Now that we know that each core has a local sum, we cycle through all the cores, and place the 32-bit local sum of products in the array c. For any core located at positions (i,j), we place it in location i*platform.cols+j in our array c. In this manner, all the data is placed in row-major order in the array.
The next four lines simply reads through our array c and calculates the global sum of product, storing the result in the variable sop.
We then print out the value to the user. The use of fflush is curious here, since the \n when used in conjunction with printf on the previous line should have flushed the buffer.

The last few lines closes the device and does some error checking:

  //Close down Epiphany device
  e_close(&dev);
  e_finalize();

  if(sop==4096){
    return EXIT_SUCCESS;
  }
  else{
    return EXIT_FAILURE;
  }
}

All Epiphany host programs should have the lines e_close() and e_finalize, since these essentially closes the workgroup, and closes the channel with the Epiphany chip.
The next few lines are supposed to do some error checking. The simplicity of using unit vectors is that the sum of products is necessarily N. Again, the example (incorrectly) hardcores the value 4096. It would be more correct to change this to N. Once again, the program does not break because N is set to 4096 in the file common.h.

Running the Code

Since we stepped through the build.sh and run.sh files in the Hello World example, we will not do so here. However, we will call to your attention some key differences in each file.

In the build file, first notice that we are referring to internal.ldf instead of fast.ldf. Linker Descriptor Files (LDF)s help you choose the memory layout of your Epiphany application.
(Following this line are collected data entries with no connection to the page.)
<file path="src/dzMicrocodePkg.sv">
package dzMicrocodePkg;

	////////////////////
	// Sizes
	////////////////////
	localparam int dataWidth = 8;
	localparam int pcWidth = 16;
	localparam int flowIdxWidth = 6;
	localparam int queueDepth = 4;
	localparam int queuePtrWidth = $clog2(queueDepth);
	localparam int numRegs = 7;

	// Flow start rows in the microcode ROM
	localparam logic [flowIdxWidth-1:0] flowDefault = 6'd0;
	localparam logic [flowIdxWidth-1:0] flowNop = 6'd1;
	localparam logic [flowIdxWidth-1:0] flowLdRn = 6'd2;
	localparam logic [flowIdxWidth-1:0] flowIncR = 6'd4;
	localparam logic [flowIdxWidth-1:0] flowDecR = 6'd5;
	localparam logic [flowIdxWidth-1:0] flowAddR = 6'd6;
	localparam logic [flowIdxWidth-1:0] flowSubR = 6'd9;

	////////////////////
	// Micro-op fields
	////////////////////
	typedef enum logic [2:0] {
		op,
		inc,
		incEof,
		incEofFu,
		updateFlags
	} flowCtl_e;

	typedef enum logic [2:0] {
		nop,
		srm,
		inc8,
		dec8,
		sx16r,
		srx16,
		addx16,
		subx16
	} uopOp_e;

	typedef enum logic [2:0] {
		regA,
		regB,
		regC,
		regD,
		regE,
		regH,
		regL,
		regNull
	} regSel_e;

	typedef struct packed {
		flowCtl_e flowCtl;
		uopOp_e operation;
		regSel_e operand;
		logic [dataWidth-1:0] literal;
	} uop_s;

	// Kept opcodes, standard encodings
	typedef enum logic [7:0] {
		opNop = 8'h00,
		opLdBn = 8'h06, opLdCn = 8'h0E, opLdDn = 8'h16, opLdEn = 8'h1E,
		opLdHn = 8'h26, opLdLn = 8'h2E, opLdAn = 8'h3E,
		opIncB = 8'h04, opIncC = 8'h0C, opIncD = 8'h14, opIncE = 8'h1C,
		opIncH = 8'h24, opIncL = 8'h2C, opIncA = 8'h3C,
		opDecB = 8'h05, opDecC = 8'h0D, opDecD = 8'h15, opDecE = 8'h1D,
		opDecH = 8'h25, opDecL = 8'h2D, opDecA = 8'h3D,
		opAddB = 8'h80, opAddC = 8'h81, opAddD = 8'h82, opAddE = 8'h83,
		opAddH = 8'h84, opAddL = 8'h85, opAddA = 8'h87,
		opSubB = 8'h90, opSubC = 8'h91, opSubD = 8'h92, opSubE = 8'h93,
		opSubH = 8'h94, opSubL = 8'h95, opSubA = 8'h97
	} opcode_e;

	// Last micro-op of a flow
	function automatic logic isEndOfFlow(flowCtl_e ctl);
		return (ctl == incEof) || (ctl == incEofFu);
	endfunction

	// Micro-op moves the PC forward by one
	function automatic logic stepsPc(flowCtl_e ctl);
		return (ctl == inc) || (ctl == incEof) || (ctl == incEofFu);
	endfunction

endpackage

</file>
<file path="src/uopLink.sv">
`timescale 1ns/10ps

interface uopLink ();

	dzMicrocodePkg::uop_s uop;
	logic push;
	logic full;
	logic pop;
	logic empty;
	// Oldest micro-op held by the queue
	dzMicrocodePkg::uop_s head;

	modport writer (
		output uop,
		output push,
		input full
	);

	modport reader (
		output pop,
		input head,
		input empty
	);

	modport store (
		input uop,
		input push,
		input pop,
		output full,
		output empty,
		output head
	);

endinterface

</file>
<file path="src/microcodeSequencer.sv">
`timescale 1ns/10ps

module microcodeSequencer (
	input logic clk,
	input logic arstN,
	input logic issue,
	input logic [7:0] opcode,
	input logic [7:0] literal,
	output logic ready,
	uopLink.writer uopOut
);

	typedef enum logic {
		seqIdle,
		seqRun
	} seqState_e;

	seqState_e state;
	logic [dzMicrocodePkg::flowIdxWidth-1:0] flowAddr;
	logic [dzMicrocodePkg::flowIdxWidth-1:0] flowStart;
	logic [dzMicrocodePkg::dataWidth-1:0] literalHold;
	dzMicrocodePkg::regSel_e opReg;
	dzMicrocodePkg::regSel_e opRegHold;
	dzMicrocodePkg::flowCtl_e romCtl;
	dzMicrocodePkg::uopOp_e romOp;
	dzMicrocodePkg::regSel_e romReg;
	dzMicrocodePkg::regSel_e uopReg;

	// Register field of the opcode, (HL) has no register here
	function automatic dzMicrocodePkg::regSel_e gbReg(logic [2:0] code);
		case (code)
			3'd0: return dzMicrocodePkg::regB;
			3'd1: return dzMicrocodePkg::regC;
			3'd2: return dzMicrocodePkg::regD;
			3'd3: return dzMicrocodePkg::regE;
			3'd4: return dzMicrocodePkg::regH;
			3'd5: return dzMicrocodePkg::regL;
			3'd7: return dzMicrocodePkg::regA;
			default: return dzMicrocodePkg::regNull;
		endcase
	endfunction

	////////////////////
	// Opcode to flow
	////////////////////
	always_comb
	begin
		flowStart = dzMicrocodePkg::flowDefault;
		opReg = gbReg(opcode[5:3]);
		case (opcode)
			dzMicrocodePkg::opNop:
				flowStart = dzMicrocodePkg::flowNop;
			dzMicrocodePkg::opLdBn, dzMicrocodePkg::opLdCn, dzMicrocodePkg::opLdDn,
			dzMicrocodePkg::opLdEn, dzMicrocodePkg::opLdHn, dzMicrocodePkg::opLdLn,
			dzMicrocodePkg::opLdAn:
				flowStart = dzMicrocodePkg::flowLdRn;
			dzMicrocodePkg::opIncB, dzMicrocodePkg::opIncC, dzMicrocodePkg::opIncD,
			dzMicrocodePkg::opIncE, dzMicrocodePkg::opIncH, dzMicrocodePkg::opIncL,
			dzMicrocodePkg::opIncA:
				flowStart = dzMicrocodePkg::flowIncR;
			dzMicrocodePkg::opDecB, dzMicrocodePkg::opDecC, dzMicrocodePkg::opDecD,
			dzMicrocodePkg::opDecE, dzMicrocodePkg::opDecH, dzMicrocodePkg::opDecL,
			dzMicrocodePkg::opDecA:
				flowStart = dzMicrocodePkg::flowDecR;
			dzMicrocodePkg::opAddB, dzMicrocodePkg::opAddC, dzMicrocodePkg::opAddD,
			dzMicrocodePkg::opAddE, dzMicrocodePkg::opAddH, dzMicrocodePkg::opAddL,
			dzMicrocodePkg::opAddA:
			begin
				flowStart = dzMicrocodePkg::flowAddR;
				opReg = gbReg(opcode[2:0]);
			end
			dzMicrocodePkg::opSubB, dzMicrocodePkg::opSubC, dzMicrocodePkg::opSubD,
			dzMicrocodePkg::opSubE, dzMicrocodePkg::opSubH, dzMicrocodePkg::opSubL,
			dzMicrocodePkg::opSubA:
			begin
				flowStart = dzMicrocodePkg::flowSubR;
				opReg = gbReg(opcode[2:0]);
			end
			default: ;
		endcase
	end

	////////////////////
	// Microcode ROM
	////////////////////
	// Operand regNull stands for the register named by the opcode
	always_comb
	begin
		romCtl = dzMicrocodePkg::incEof;
		romOp = dzMicrocodePkg::nop;
		romReg = dzMicrocodePkg::regNull;
		case (flowAddr)
			dzMicrocodePkg::flowLdRn:
				romCtl = dzMicrocodePkg::inc;
			dzMicrocodePkg::flowLdRn + 1:
				romOp = dzMicrocodePkg::srm;
			dzMicrocodePkg::flowIncR:
			begin
				romCtl = dzMicrocodePkg::incEofFu;
				romOp = dzMicrocodePkg::inc8;
			end
			dzMicrocodePkg::flowDecR:
			begin
				romCtl = dzMicrocodePkg::incEofFu;
				romOp = dzMicrocodePkg::dec8;
			end
			dzMicrocodePkg::flowAddR, dzMicrocodePkg::flowSubR:
			begin
				romCtl = dzMicrocodePkg::op;
				romOp = dzMicrocodePkg::sx16r;
				romReg = dzMicrocodePkg::regA;
			end
			dzMicrocodePkg::flowAddR + 1:
			begin
				romCtl = dzMicrocodePkg::updateFlags;
				romOp = dzMicrocodePkg::addx16;
			end
			dzMicrocodePkg::flowSubR + 1:
			begin
				romCtl = dzMicrocodePkg::updateFlags;
				romOp = dzMicrocodePkg::subx16;
			end
			dzMicrocodePkg::flowAddR + 2, dzMicrocodePkg::flowSubR + 2:
			begin
				romOp = dzMicrocodePkg::srx16;
				romReg = dzMicrocodePkg::regA;
			end
			// Default and NOP rows advance the PC only
			default: ;
		endcase
	end

	assign uopReg = (romReg == dzMicrocodePkg::regNull && romOp != dzMicrocodePkg::nop) ?
		opRegHold : romReg;
	assign uopOut.uop = '{romCtl, romOp, uopReg, literalHold};
	assign uopOut.push = (state == seqRun) && !uopOut.full;
	assign ready = (state == seqIdle);

	// Flow walker
	always_ff @(posedge clk or negedge arstN)
	begin
		if (!arstN)
		begin
			state <= seqIdle;
			flowAddr <= '0;
		end
		else if (state == seqIdle)
		begin
			if (issue)
			begin
				state <= seqRun;
				flowAddr <= flowStart;
			end
		end
		else if (uopOut.push)
		begin
			if (dzMicrocodePkg::isEndOfFlow(romCtl))
				state <= seqIdle;
			else
				flowAddr <= flowAddr + 1'b1;
		end
	end

	// Instruction payload captured at issue
	always_ff @(posedge clk)
	begin
		if (issue && ready)
		begin
			literalHold <= literal;
			opRegHold <= opReg;
		end
	end

endmodule

</file>
<file path="src/uopQueue.sv">
`timescale 1ns/10ps

module uopQueue (
	input logic clk,
	input logic arstN,
	uopLink.store inSide,
	uopLink.store outSide
);

	dzMicrocodePkg::uop_s entries [dzMicrocodePkg::queueDepth];
	logic [dzMicrocodePkg::queuePtrWidth-1:0] wrPtr;
	logic [dzMicrocodePkg::queuePtrWidth-1:0] rdPtr;
	logic [dzMicrocodePkg::queuePtrWidth:0] count;
	logic full;
	logic empty;
	logic doPush;
	logic doPop;

	assign full = (count == dzMicrocodePkg::queueDepth);
	assign empty = (count == '0);
	assign doPop = outSide.pop && !empty;
	// A pop frees the head slot in the same cycle
	assign doPush = inSide.push && (!full || doPop);

	// Both sides see the same levels and head
	assign inSide.full = full;
	assign outSide.full = full;
	assign inSide.empty = empty;
	assign outSide.empty = empty;
	assign inSide.head = entries[rdPtr];
	assign outSide.head = entries[rdPtr];

	always_ff @(posedge clk or negedge arstN)
	begin
		if (!arstN)
		begin
			wrPtr <= '0;
			rdPtr <= '0;
			count <= '0;
		end
		else
		begin
			if (doPush)
				wrPtr <= wrPtr + 1'b1;
			if (doPop)
				rdPtr <= rdPtr + 1'b1;
			case ({doPush, doPop})
				2'b10: count <= count + 1'b1;
				2'b01: count <= count - 1'b1;
				default: ;
			endcase
		end
	end

	always_ff @(posedge clk)
	begin
		if (doPush)
			entries[wrPtr] <= inSide.uop;
	end

endmodule

</file>
<file path="src/uopExecutor.sv">
`timescale 1ns/10ps

module uopExecutor (
	input logic clk,
	input logic arstN,
	uopLink.reader uopIn,
	input dzMicrocodePkg::regSel_e readSel,
	output logic [7:0] readData,
	output logic zeroFlag,
	output logic carryFlag,
	output logic [15:0] pc,
	output logic retire
);

	dzMicrocodePkg::uop_s cur;
	logic [dzMicrocodePkg::dataWidth-1:0] regFile [dzMicrocodePkg::numRegs];
	logic [dzMicrocodePkg::dataWidth-1:0] srcReg;
	logic [dzMicrocodePkg::dataWidth-1:0] byteResult;
	logic [dzMicrocodePkg::dataWidth-1:0] regWriteData;
	logic [dzMicrocodePkg::pcWidth-1:0] scratch;
	logic [dzMicrocodePkg::pcWidth-1:0] srcWide;
	logic [dzMicrocodePkg::pcWidth-1:0] scratchResult;
	logic regWrite;
	logic doPop;

	// One micro-op per cycle whenever one is waiting
	assign doPop = !uopIn.empty;
	assign uopIn.pop = doPop;
	assign cur = uopIn.head;

	////////////////////
	// Operand read
	////////////////////
	always_comb
	begin
		readData = '0;
		if (readSel != dzMicrocodePkg::regNull)
			readData = regFile[readSel];
		srcReg = '0;
		if (cur.operand != dzMicrocodePkg::regNull)
			srcReg = regFile[cur.operand];
		srcWide = '0;
		srcWide[dzMicrocodePkg::dataWidth-1:0] = srcReg;
	end

	////////////////////
	// Datapath
	////////////////////
	always_comb
	begin
		byteResult = (cur.operation == dzMicrocodePkg::dec8) ? srcReg - 1'b1 : srcReg + 1'b1;
		// Bit 8 is the carry for add, the borrow for subtract
		scratchResult = (cur.operation == dzMicrocodePkg::subx16) ?
			scratch - srcWide : scratch + srcWide;
		regWrite = 1'b0;
		regWriteData = cur.literal;
		case (cur.operation)
			dzMicrocodePkg::srm:
				regWrite = 1'b1;
			dzMicrocodePkg::inc8, dzMicrocodePkg::dec8:
			begin
				regWrite = 1'b1;
				regWriteData = byteResult;
			end
			dzMicrocodePkg::srx16:
			begin
				regWrite = 1'b1;
				regWriteData = scratch[dzMicrocodePkg::dataWidth-1:0];
			end
			default: ;
		endcase
		if (!doPop || cur.operand == dzMicrocodePkg::regNull)
			regWrite = 1'b0;
	end

	always_ff @(posedge clk or negedge arstN)
	begin
		if (!arstN)
		begin
			for (int i = 0; i < dzMicrocodePkg::numRegs; i++)
				regFile[i] <= '0;
			scratch <= '0;
			zeroFlag <= 1'b0;
			carryFlag <= 1'b0;
			pc <= '0;
			retire <= 1'b0;
		end
		else
		begin
			retire <= doPop && dzMicrocodePkg::isEndOfFlow(cur.flowCtl);
			if (regWrite)
				regFile[cur.operand] <= regWriteData;
			if (doPop)
			begin
				if (dzMicrocodePkg::stepsPc(cur.flowCtl))
					pc <= pc + 1'b1;
				if (cur.operation == dzMicrocodePkg::sx16r)
					scratch <= srcWide;
				else if (cur.operation == dzMicrocodePkg::addx16 ||
					cur.operation == dzMicrocodePkg::subx16)
					scratch <= scratchResult;
				// INC and DEC touch only the zero flag
				if (cur.flowCtl == dzMicrocodePkg::incEofFu)
					zeroFlag <= (byteResult == '0);
				if (cur.flowCtl == dzMicrocodePkg::updateFlags)
				begin
					zeroFlag <= (scratchResult[dzMicrocodePkg::dataWidth-1:0] == '0);
					carryFlag <= scratchResult[dzMicrocodePkg::dataWidth];
				end
			end
		end
	end

endmodule

</file>
<file path="src/dzMicrocodeCore.sv">
`timescale 1ns/10ps

module dzMicrocodeCore (
	input logic clk,
	input logic arstN,
	input logic issue,
	input logic [7:0] opcode,
	input logic [7:0] literal,
	output logic ready,
	output logic retire,
	input dzMicrocodePkg::regSel_e readSel,
	output logic [7:0] readData,
	output logic zeroFlag,
	output logic carryFlag,
	output logic [15:0] pc
);

	uopLink seqToQueue ();
	uopLink queueToExec ();

	// Unused directions of each link
	assign seqToQueue.pop = 1'b0;
	assign queueToExec.push = 1'b0;
	assign queueToExec.uop = '0;

	microcodeSequencer sequencer (
		.clk(clk),
		.arstN(arstN),
		.issue(issue),
		.opcode(opcode),
		.literal(literal),
		.ready(ready),
		.uopOut(seqToQueue.writer)
	);

	uopQueue queue (
		.clk(clk),
		.arstN(arstN),
		.inSide(seqToQueue.store),
		.outSide(queueToExec.store)
	);

	uopExecutor executor (
		.clk(clk),
		.arstN(arstN),
		.uopIn(queueToExec.reader),
		.readSel(readSel),
		.readData(readData),
		.zeroFlag(zeroFlag),
		.carryFlag(carryFlag),
		.pc(pc),
		.retire(retire)
	);

endmodule

</file>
If you are planning on storing everything external to the Epiphany chip, use legacy.ldf.
If you plan to have some memory outside (like in the case of our Hello World application, where we used some SDRAM memory, use fast.ldf.
If all the memory (like in this application) is internal to the epiphany chip, use internal.ldf.

In Class Exercise

On your own, try and fix the Dot Product program, so that you can calculate the sum of products of arrays of size $N$ where each array contains the values from $0 \ldots N-1$. Hint: you only need to update common.h and main.c!